- Folha de S. Paulo
Bolsonaro pode até querer se tornar um tirano, mas precisa acertar muito antes de ter alguma chance
Bolsonaro representa uma ameaça à democracia? Não é preciso cavoucar muito a biografia do presidente para dela extrair gestos e declarações que escancaram seu pouco comprometimento com o sistema democrático. Ainda assim, penso que, ao menos pelos próximos dois ou três anos, nossa democracia está razoavelmente segura. Não digo que não experimentaremos retrocessos em outras áreas. O meio ambiente, por exemplo, já perdeu bastante com o novo presidente. A ideia de avanço civilizacional também.
Não vejo, contudo, grande perigo de ele sagrar-se ditador. Não porque Bolsonaro seja animicamente superior a autocratas como Vladimir Putin, Viktor Orbán, Recep Tayyip Erdogan ou mesmo a um Rodrigo Duterte. Ele não é. Nossas instituições até são um pouco mais calejadas que as de Rússia, Hungria, Turquia ou Filipinas, mas não acredito que a diferença fundamental esteja aí.

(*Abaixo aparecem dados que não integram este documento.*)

`src/hw/rtl/swpd_pkg.sv`:
```
// Shared types and constants for the sync-word packet deframer.
`default_nettype none

package swpd_pkg;

  // Sync word characters, in order of arrival.
  localparam logic [7:0] SYNC_W = 8'h57;
  localparam logic [7:0] SYNC_H = 8'h48;
  localparam logic [7:0] SYNC_O = 8'h4F;
  localparam logic [7:0] SYNC_P = 8'h50;

  localparam int unsigned BYTE_W  = 8;
  localparam int unsigned WORD_W  = 32;
  localparam int unsigned NODE_W  = 8;
  localparam logic [NODE_W-1:0] NODE_ID_RST = '0;

  // One byte handed from the input register to the parser.
  typedef struct packed {
    logic              valid;
    logic [BYTE_W-1:0] rx_byte;
  } swpd_step_t;

  // One parser result, loaded into the output register.
  typedef struct packed {
    logic              valid;
    logic [WORD_W-1:0] frame_word;
    logic              last_frame;
  } swpd_res_t;

endpackage

`default_nettype wire

```
`src/hw/rtl/swpd_in_reg.sv`:
```
// Input register stage that holds one received byte until the parser takes it.
`default_nettype none

module swpd_in_reg
  import swpd_pkg::*;
(
  input  wire logic              clk,
  input  wire logic              rst_n,
  input  wire logic              in_valid,
  output logic                   in_ready,
  input  wire logic [BYTE_W-1:0] in_byte,
  input  wire logic              advance,
  output swpd_step_t             step
);

  logic              valid_r;
  logic              valid_nxt;
  logic [BYTE_W-1:0] byte_r;

  // The stage refills in the same cycle that its byte moves on.
  assign in_ready  = !valid_r || advance;
  assign valid_nxt = in_ready ? in_valid : valid_r;

  always_ff @(posedge clk) begin
    if (!rst_n) begin
      valid_r <= 1'b0;
    end else begin
      valid_r <= valid_nxt;
    end
  end

  // Payload needs no reset.
  always_ff @(posedge clk) begin
    if (in_ready && in_valid) begin
      byte_r <= in_byte;
    end
  end

  assign step.valid   = valid_r && advance;
  assign step.rx_byte = byte_r;

endmodule

`default_nettype wire

```
`src/hw/rtl/swpd_parser.sv`:
```
// Packet parser state machine: sync hunt, destination check, frame count and frame assembly.
`default_nettype none

module swpd_parser
  import swpd_pkg::*;
(
  input  wire logic              clk,
  input  wire logic              rst_n,
  input  wire swpd_step_t        step,
  input  wire logic [NODE_W-1:0] own_node_id,
  output swpd_res_t              res
);

  typedef enum logic [3:0] {
    ST_HUNT  = 4'd0,
    ST_H     = 4'd1,
    ST_O1    = 4'd2,
    ST_O2    = 4'd3,
    ST_P     = 4'd4,
    ST_DEST  = 4'd5,
    ST_COUNT = 4'd6,
    ST_B1    = 4'd7,
    ST_B2    = 4'd8,
    ST_B3    = 4'd9,
    ST_B4    = 4'd10
  } state_t;

  state_t            state_r;
  state_t            state_nxt;
  logic [7:0]        frames_r;
  logic [7:0]        frames_nxt;
  logic [23:0]       partial_r;
  logic [23:0]       partial_nxt;
  logic              emit;
  logic              last;
  logic [BYTE_W-1:0] b;

  assign b    = step.rx_byte;
  assign last = (frames_r <= 8'd1);

  // Next-state decode for one byte.
  always_comb begin
    state_nxt   = state_r;
    frames_nxt  = frames_r;
    partial_nxt = partial_r;
    emit        = 1'b0;
    unique case (state_r)
      ST_H:     state_nxt = (b == SYNC_H) ? ST_O1 : ST_HUNT;
      ST_O1:    state_nxt = (b == SYNC_O) ? ST_O2 : ST_HUNT;
      ST_O2:    state_nxt = (b == SYNC_O) ? ST_P : ST_HUNT;
      ST_P:     state_nxt = (b == SYNC_P) ? ST_DEST : ST_HUNT;
      ST_DEST:  state_nxt = (b == own_node_id) ? ST_COUNT : ST_HUNT;
      ST_COUNT: begin
        if (b != '0) begin
          frames_nxt = b;
          state_nxt  = ST_B1;
        end else begin
          state_nxt = ST_HUNT;
        end
      end
      ST_B1: begin
        partial_nxt[23:16] = b;
        state_nxt          = ST_B2;
      end
      ST_B2: begin
        partial_nxt[15:8] = b;
        state_nxt         = ST_B3;
      end
      ST_B3: begin
        partial_nxt[7:0] = b;
        state_nxt        = ST_B4;
      end
      ST_B4: begin
        emit = 1'b1;
        if (last) begin
          frames_nxt = '0;
          state_nxt  = ST_HUNT;
        end else begin
          frames_nxt = frames_r - 8'd1;
          state_nxt  = ST_B1;
        end
      end
      // Hunt state; unused codes behave the same way.
      default:  state_nxt = (b == SYNC_W) ? ST_H : ST_HUNT;
    endcase
  end

  // State and counters advance only when a byte is taken.
  always_ff @(posedge clk) begin
    if (!rst_n) begin
      state_r  <= ST_HUNT;
      frames_r <= '0;
    end else if (step.valid) begin
      state_r  <= state_nxt;
      frames_r <= frames_nxt;
    end
  end

  always_ff @(posedge clk) begin
    if (step.valid) begin
      partial_r <= partial_nxt;
    end
  end

  assign res.valid      = step.valid && emit;
  assign res.frame_word = {partial_r, b};
  assign res.last_frame = last;

  // While frame bytes are gathered, at least one frame is still owed.
  a_frames_nonzero: assert property (@(posedge clk) disable iff (!rst_n)
    (state_r == ST_B1 || state_r == ST_B2 || state_r == ST_B3 || state_r == ST_B4)
      |-> frames_r != 8'd0)
    else $error("frame count is zero during frame assembly");

  // The last frame of a packet returns the parser to the hunt.
  a_last_to_hunt: assert property (@(posedge clk) disable iff (!rst_n)
    (res.valid && res.last_frame) |=> (state_r == ST_HUNT && frames_r == 8'd0))
    else $error("parser did not return to hunt after last frame");

  // A result that is not the last one leads into the next frame.
  a_more_to_b1: assert property (@(posedge clk) disable iff (!rst_n)
    (res.valid && !res.last_frame) |=> (state_r == ST_B1 && frames_r == $past(frames_r) - 8'd1))
    else $error("parser did not start the next frame");

endmodule

`default_nettype wire

```
`src/hw/rtl/swpd_out_reg.sv`:
```
// Output register that holds one frame word until the downstream side takes it.
`default_nettype none

module swpd_out_reg
  import swpd_pkg::*;
(
  input  wire logic              clk,
  input  wire logic              rst_n,
  input  wire swpd_res_t         res,
  output logic                   advance,
  output logic                   out_valid,
  input  wire logic              out_ready,
  output logic [WORD_W-1:0]      out_word,
  output logic                   out_last
);

  logic              valid_r;
  logic              valid_nxt;
  logic [WORD_W-1:0] word_r;
  logic              last_r;

  // The register can load whenever it is empty or being drained.
  assign advance   = !valid_r || out_ready;
  assign valid_nxt = advance ? res.valid : valid_r;

  always_ff @(posedge clk) begin
    if (!rst_n) begin
      valid_r <= 1'b0;
    end else begin
      valid_r <= valid_nxt;
    end
  end

  always_ff @(posedge clk) begin
    if (advance && res.valid) begin
      word_r <= res.frame_word;
      last_r <= res.last_frame;
    end
  end

  assign out_valid = valid_r;
  assign out_word  = word_r;
  assign out_last  = last_r;

endmodule

`default_nettype wire

```
`src/hw/rtl/sync_word_packet_deframer_core.sv`:
```
// A frame word reaches the output via the input register and then the output register.
// Throughput: one byte per cycle unless the output stalls; stages refill as they drain.
// The parse state machine decides each byte combinationally between input and output registers.
// Reset (rst_n, synchronous, active low) empties both stages, sends the parser to the
// sync hunt, clears the frame count and sets the own node id to zero.
`default_nettype none

module sync_word_packet_deframer_core
  import swpd_pkg::*;
(
  input  wire logic              clk,
  input  wire logic              rst_n,
  // Received byte stream.
  input  wire logic              in_tvalid,
  output logic                   in_tready,
  input  wire logic [7:0]        in_tdata,   // [7:0] rx_byte
  // Frame word stream.
  output logic                   out_tvalid,
  input  wire logic              out_tready,
  output logic [31:0]            out_tdata,  // [31:0] frame_word
  output logic                   out_tlast,  // last_frame
  // Own node id write channel.
  input  wire logic              cfg_valid,
  output logic                   cfg_ready,
  input  wire logic [NODE_W-1:0] cfg_data    // [7:0] own_node_id
);

  logic [NODE_W-1:0] own_node_id_r;
  logic              advance;
  swpd_step_t        step;
  swpd_res_t         res;

  // The configuration register takes every transfer.
  assign cfg_ready = 1'b1;

  always_ff @(posedge clk) begin
    if (!rst_n) begin
      own_node_id_r <= NODE_ID_RST;
    end else if (cfg_valid && cfg_ready) begin
      own_node_id_r <= cfg_data;
    end
  end

  swpd_in_reg u_in_reg (
    .clk      (clk),
    .rst_n    (rst_n),
    .in_valid (in_tvalid),
    .in_ready (in_tready),
    .in_byte  (in_tdata),
    .advance  (advance),
    .step     (step)
  );

  swpd_parser u_parser (
    .clk         (clk),
    .rst_n       (rst_n),
    .step        (step),
    .own_node_id (own_node_id_r),
    .res         (res)
  );

  swpd_out_reg u_out_reg (
    .clk       (clk),
    .rst_n     (rst_n),
    .res       (res),
    .advance   (advance),
    .out_valid (out_tvalid),
    .out_ready (out_tready),
    .out_word  (out_tdata),
    .out_last  (out_tlast)
  );

  // A full output register that is stalled blocks the parser.
  a_stall_blocks_step: assert property (@(posedge clk) disable iff (!rst_n)
    (out_tvalid && !out_tready) |-> !step.valid)
    else $error("parser stepped while output was stalled");

  // Input back-pressure only comes from a stalled output.
  a_ready_cause: assert property (@(posedge clk) disable iff (!rst_n)
    !in_tready |-> (out_tvalid && !out_tready))
    else $error("input stalled without output back-pressure");

  // A result only appears after a parser step.
  a_result_from_step: assert property (@(posedge clk) disable iff (!rst_n)
    $rose(out_tvalid) |-> $past(step.valid))
    else $error("output valid without a parser step");

endmodule

`default_nettype wire
```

O que me parece realmente decisivo é que o processo de erosão da democracia promovido pelos líderes acima mencionados foi precedido por uma fase de pujança econômica. Na nova cartilha do autoritarismo, em que as instituições são minadas de dentro para fora, governantes só encontraram espaço para avançar quando gozam de forte amparo popular, calcado em bons indicadores econômicos.
Até onde a vista alcança, o Brasil não verá isso tão cedo. Não há muitos economistas prevendo para logo um espetáculo do crescimento com dramática redução do desemprego. E, sem isso, Bolsonaro dificilmente conseguiria um passe livre para despachar cabos e soldados contra o STF ou contra o Congresso. Ao contrário, o que temos visto, por uma série de razões que não cabe comentar aqui, é um Legislativo mais independente e sem medo de contrariar o presidente.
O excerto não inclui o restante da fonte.